VDE Bench: Evaluating The Capability of Image Editing Models to Modify Visual Documents
Summary
VDE Bench is a new, human-annotated benchmark designed to evaluate image editing models' capabilities in modifying multilingual and complex visual documents. It addresses limitations of existing approaches like AnyText and GlyphControl, which primarily focus on English and sparse textual layouts, by including densely textual documents in both English and Chinese, such as academic papers, posters, and newspapers. The benchmark features a high-quality dataset of 674 instruction-modified images and introduces a decoupled evaluation framework that quantifies editing performance at the OCR parsing level for fine-grained accuracy assessment. Initial evaluations of representative image editing models using VDE Bench reveal varying performance, with Qwen-Image-Edit showing strong local editing but poor layout preservation, and all models exhibiting noticeable shortcomings in Chinese text editing compared to English.
Key takeaway
For machine learning engineers developing or deploying image editing solutions for visual documents, you must recognize that current models, even leading ones, exhibit significant limitations in handling multilingual content, especially Chinese, and complex text layouts. Your evaluation should move beyond English-centric, sparse-text benchmarks.
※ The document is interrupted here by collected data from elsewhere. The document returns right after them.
[config.mk]
export PLATFORM = sky130hd
export DESIGN_NAME = guess_entry
export DESIGN_NICKNAME = d
export VERILOG_FILES = /design/src/rtl/guess_entry.sv
export SDC_FILE = /design/constraint.sdc
export NUM_CORES = 1
export LEC_CHECK = 0
export BUFFER_PORTS_ARGS = -buffer_cell sky130_fd_sc_hd__buf_2
export CORE_ASPECT_RATIO = 1.25
export CORE_MARGIN = 2
export CORE_UTILIZATION = 50
export CTS_BUF_LIST = sky130_fd_sc_hd__clkbuf_2
export CTS_CLUSTER_SIZE = 16
export DETAILED_ROUTE_END_ITERATION = 7
export PLACE_DENSITY = 0.79
export REMOVE_ABC_BUFFERS = 1
export SLEW_MARGIN = 10
export SYNTH_ARGS = -nofsm -noshare
export SYNTH_HDL_FRONTEND = slang
export SYNTH_SLANG_ARGS = --single-unit
[constraint.sdc]
create_clock -name clk -period 2.13 [get_ports clk]
set_input_delay 0.426 -clock clk [delete_from_list [all_inputs] [get_ports clk]]
set_output_delay 0.426 -clock clk [all_outputs]
set_load 0.01 [all_outputs]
Prioritize models demonstrating robust performance on dense, multilingual documents, and be aware that text addition remains a major challenge requiring dedicated research or specialized solutions.
Key insights
Image editing models require specialized benchmarks to accurately assess their performance on multilingual and densely textual visual documents.
Principles
- Current image editing benchmarks largely neglect dense text and non-Latin scripts.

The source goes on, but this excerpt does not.